Copy exactly the stretch of data below from the line with "fill_cnt: 3" through the line with "gates resized for", including both of those lines.

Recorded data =
----

[config.mk]
export PLATFORM = sky130hd
export DESIGN_NAME = mod_counter_prog
export DESIGN_NICKNAME = d
export VERILOG_FILES = /design/src/rtl/mod_counter_prog.sv
export SDC_FILE = /design/constraint.sdc
export NUM_CORES = 1
export LEC_CHECK = 0
export BUFFER_PORTS_ARGS = -buffer_cell sky130_fd_sc_hd__buf_2
export CORE_MARGIN = 10
export CORE_UTILIZATION = 52
export CTS_CLUSTER_DIAMETER = 80
export DETAILED_ROUTE_END_ITERATION = 12
export PLACE_DENSITY = 0.77
export SLEW_MARGIN = 30
export SYNTH_ARGS = -nofsm -noshare
export SYNTH_HDL_FRONTEND = slang
export SYNTH_SLANG_ARGS = --single-unit
[constraint.sdc]
create_clock -name Clk_In -period 3.93 [get_ports Clk_In]
set_clock_uncertainty 0.1 [all_clocks]
set_input_delay 1.179 -clock Clk_In [delete_from_list [all_inputs] [get_ports Clk_In]]
set_output_delay 1.179 -clock Clk_In [all_outputs]
set_load 0.1 [all_outputs]
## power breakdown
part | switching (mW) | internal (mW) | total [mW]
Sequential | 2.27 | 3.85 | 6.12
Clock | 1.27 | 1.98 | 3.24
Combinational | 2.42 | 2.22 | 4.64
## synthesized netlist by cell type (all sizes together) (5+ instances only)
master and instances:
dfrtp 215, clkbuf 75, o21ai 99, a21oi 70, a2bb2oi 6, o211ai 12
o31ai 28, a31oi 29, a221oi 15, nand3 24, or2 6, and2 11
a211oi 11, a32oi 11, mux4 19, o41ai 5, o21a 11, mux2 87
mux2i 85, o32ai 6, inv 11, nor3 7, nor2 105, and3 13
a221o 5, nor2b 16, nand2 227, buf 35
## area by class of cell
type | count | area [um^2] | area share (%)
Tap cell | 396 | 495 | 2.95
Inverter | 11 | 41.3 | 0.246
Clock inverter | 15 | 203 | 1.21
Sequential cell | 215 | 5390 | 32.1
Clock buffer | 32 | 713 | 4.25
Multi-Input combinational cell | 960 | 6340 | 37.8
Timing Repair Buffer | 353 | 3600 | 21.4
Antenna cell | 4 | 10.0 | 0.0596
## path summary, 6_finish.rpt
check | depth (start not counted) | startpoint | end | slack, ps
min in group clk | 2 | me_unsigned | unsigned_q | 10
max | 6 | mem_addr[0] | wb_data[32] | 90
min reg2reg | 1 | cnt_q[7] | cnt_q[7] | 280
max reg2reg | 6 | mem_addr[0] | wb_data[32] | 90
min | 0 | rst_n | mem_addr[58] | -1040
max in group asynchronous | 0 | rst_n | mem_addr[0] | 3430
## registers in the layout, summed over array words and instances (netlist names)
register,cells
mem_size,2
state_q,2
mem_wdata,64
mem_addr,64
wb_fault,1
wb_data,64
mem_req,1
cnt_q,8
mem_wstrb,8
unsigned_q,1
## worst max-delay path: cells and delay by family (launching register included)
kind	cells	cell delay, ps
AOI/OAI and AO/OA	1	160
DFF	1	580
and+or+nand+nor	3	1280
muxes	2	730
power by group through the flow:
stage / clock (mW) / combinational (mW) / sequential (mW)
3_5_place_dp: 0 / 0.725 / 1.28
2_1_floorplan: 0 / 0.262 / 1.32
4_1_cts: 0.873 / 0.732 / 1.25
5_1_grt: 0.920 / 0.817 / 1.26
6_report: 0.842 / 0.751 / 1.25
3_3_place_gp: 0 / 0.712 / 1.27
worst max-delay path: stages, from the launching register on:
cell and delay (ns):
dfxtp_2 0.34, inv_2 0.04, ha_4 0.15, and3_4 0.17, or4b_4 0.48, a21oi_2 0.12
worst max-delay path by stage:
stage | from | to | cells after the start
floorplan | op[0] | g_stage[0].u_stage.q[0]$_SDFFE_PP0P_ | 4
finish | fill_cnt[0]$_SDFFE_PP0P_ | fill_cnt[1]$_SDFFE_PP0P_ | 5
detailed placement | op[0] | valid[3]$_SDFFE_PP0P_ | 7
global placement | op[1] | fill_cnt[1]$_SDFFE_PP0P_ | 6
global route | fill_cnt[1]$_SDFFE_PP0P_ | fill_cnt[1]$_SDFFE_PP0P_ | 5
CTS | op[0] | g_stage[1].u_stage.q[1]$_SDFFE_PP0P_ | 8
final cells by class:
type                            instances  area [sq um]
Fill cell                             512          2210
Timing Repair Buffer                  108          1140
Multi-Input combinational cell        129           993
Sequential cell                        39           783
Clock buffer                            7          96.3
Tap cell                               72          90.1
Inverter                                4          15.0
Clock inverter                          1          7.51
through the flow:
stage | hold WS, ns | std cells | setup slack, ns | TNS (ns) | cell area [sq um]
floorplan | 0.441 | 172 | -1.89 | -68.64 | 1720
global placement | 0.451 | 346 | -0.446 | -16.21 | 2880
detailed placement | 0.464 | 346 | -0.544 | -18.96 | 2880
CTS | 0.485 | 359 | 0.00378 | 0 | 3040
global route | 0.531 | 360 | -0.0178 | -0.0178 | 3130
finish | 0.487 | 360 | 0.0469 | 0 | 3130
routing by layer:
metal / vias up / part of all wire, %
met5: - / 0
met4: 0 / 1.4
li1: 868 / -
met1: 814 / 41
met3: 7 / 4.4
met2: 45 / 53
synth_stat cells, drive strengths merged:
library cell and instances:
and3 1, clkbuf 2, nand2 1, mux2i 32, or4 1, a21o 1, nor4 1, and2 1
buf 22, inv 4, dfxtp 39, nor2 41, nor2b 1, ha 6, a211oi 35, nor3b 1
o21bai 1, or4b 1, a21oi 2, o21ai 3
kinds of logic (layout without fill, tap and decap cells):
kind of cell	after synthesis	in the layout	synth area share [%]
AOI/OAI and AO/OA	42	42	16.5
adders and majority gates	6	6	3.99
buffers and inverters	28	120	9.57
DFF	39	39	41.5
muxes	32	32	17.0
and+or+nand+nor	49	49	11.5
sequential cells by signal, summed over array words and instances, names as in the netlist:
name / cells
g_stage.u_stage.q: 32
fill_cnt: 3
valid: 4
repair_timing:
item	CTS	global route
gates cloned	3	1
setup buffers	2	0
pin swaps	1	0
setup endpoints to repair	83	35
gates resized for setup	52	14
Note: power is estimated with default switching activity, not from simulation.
## src/rtl/vv_cfg_pkg.sv

```systemverilog
// Shared types for the vectorVectorALU firmware loader: sequencer states,
// firmware table selectors and the config-bus header code that starts a load.
package vv_cfg_pkg;

   typedef enum logic [1:0] {
      IDLE  = 2'd0,
      DRAIN = 2'd1,
      LOAD  = 2'd2,
      DONE  = 2'd3
   } cfg_state_e;

   typedef enum logic [2:0] {
      FW_OP         = 3'd0,
      FW_ADDR_RD    = 3'd1,
      FW_COND       = 3'd2,
      FW_CACHE      = 3'd3,
      FW_CACHE_ADDR = 3'd4,
      FW_CACHE_COND = 3'd5
   } fw_field_e;

   localparam logic [7:0] CFG_HDR_LOAD = 8'hA5;

endpackage

```

## src/rtl/vv_alu_config_ctrl.sv

```systemverilog
// Firmware loader/sequencer for one vectorVectorALU: gates tracing, drains the
// ALU pipeline, then streams the per-chain firmware tables out of the config bus.
module vv_alu_config_ctrl
   import vv_cfg_pkg::*;
#(
   parameter int MAX_CHAINS         = 4,
   parameter int PERSONAL_CONFIG_ID = 0,
   parameter int DRAIN_CYCLES       = 2,
   parameter int NUM_FIELDS         = 6
) (
   input  logic                          clk,
   input  logic                          reset_n,
   input  logic                          tracing_in,
   input  logic                          cfg_valid,
   input  logic [7:0]                    cfg_id,
   input  logic [7:0]                    cfg_data,
   output logic                          cfg_ready,
   output logic                          tracing,
   output logic                          fw_we,
   output logic [2:0]                    fw_field,
   output logic [$clog2(MAX_CHAINS)-1:0] fw_chain,
   output logic [7:0]                    fw_data,
   output logic                          busy,
   output logic                          err
);

   localparam int CW = $clog2(MAX_CHAINS);
   localparam int DW = $clog2(DRAIN_CYCLES + 1);

   cfg_state_e    state_q, state_d;
   logic [DW-1:0] drain_q, drain_d;
   fw_field_e     field_q, field_d;
   logic [CW-1:0] chain_q, chain_d;
   logic          we_q, we_d;
   logic [2:0]    wfield_q, wfield_d;
   logic [CW-1:0] wchain_q, wchain_d;
   logic [7:0]    wdata_q, wdata_d;
   logic          err_q, err_d;

   logic accept, match, last_beat;

   assign cfg_ready = (state_q == IDLE) || (state_q == LOAD);
   assign tracing   = tracing_in && (state_q == IDLE);
   assign busy      = (state_q != IDLE);

   assign accept    = cfg_valid && cfg_ready;
   assign match     = (cfg_id == 8'(PERSONAL_CONFIG_ID));
   assign last_beat = (field_q == 3'(NUM_FIELDS - 1)) && (chain_q == CW'(MAX_CHAINS - 1));

   always_comb begin
      state_d  = state_q;
      drain_d  = drain_q;
      field_d  = field_q;
      chain_d  = chain_q;
      we_d     = 1'b0;
      wfield_d = wfield_q;
      wchain_d = wchain_q;
      wdata_d  = wdata_q;
      err_d    = err_q;
      unique case (state_q)
         IDLE: begin
            // Foreign-id beats are swallowed here so the shared bus never stalls.
            if (accept && match) begin
               if (cfg_data == CFG_HDR_LOAD) begin
                  err_d   = 1'b0;
                  drain_d = DW'(DRAIN_CYCLES - 1);
                  state_d = DRAIN;
               end else begin
                  err_d = 1'b1;
               end
            end
         end
         DRAIN: begin
            if (drain_q == '0) begin
               field_d = FW_OP;
               chain_d = '0;
               state_d = LOAD;
            end else begin
               drain_d = drain_q - 1'b1;
            end
         end
         LOAD: begin
            if (accept) begin
               if (match) begin
                  we_d     = 1'b1;
                  wfield_d = field_q;
                  wchain_d = chain_q;
                  wdata_d  = cfg_data;
                  if (last_beat) begin
                     state_d = DONE;
                  end else if (chain_q == CW'(MAX_CHAINS - 1)) begin
                     chain_d = '0;
                     field_d = fw_field_e'(field_q + 3'd1);
                  end else begin
                     chain_d = chain_q + 1'b1;
                  end
               end else begin
                  err_d   = 1'b1;
                  state_d = DONE;
               end
            end
         end
         DONE: state_d = IDLE;
         default: state_d = IDLE;
      endcase
   end

   // Firmware contents live in the ALU; only sequencing state is cleared here.
   always_ff @(posedge clk) begin
      if (!reset_n) begin
         state_q  <= IDLE;
         drain_q  <= '0;
         field_q  <= FW_OP;
         chain_q  <= '0;
         we_q     <= 1'b0;
         wfield_q <= '0;
         wchain_q <= '0;
         wdata_q  <= '0;
         err_q    <= 1'b0;
      end else begin
         state_q  <= state_d;
         drain_q  <= drain_d;
         field_q  <= field_d;
         chain_q  <= chain_d;
         we_q     <= we_d;
         wfield_q <= wfield_d;
         wchain_q <= wchain_d;
         wdata_q  <= wdata_d;
         err_q    <= err_d;
      end
   end

   assign fw_we    = we_q;
   assign fw_field = wfield_q;
   assign fw_chain = wchain_q;
   assign fw_data  = wdata_q;
   assign err      = err_q;

endmodule
```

----

Solved problem =
fill_cnt: 3
valid: 4
repair_timing:
item	CTS	global route
gates cloned	3	1
setup buffers	2	0
pin swaps	1	0
setup endpoints to repair	83	35
gates resized for setup	52	14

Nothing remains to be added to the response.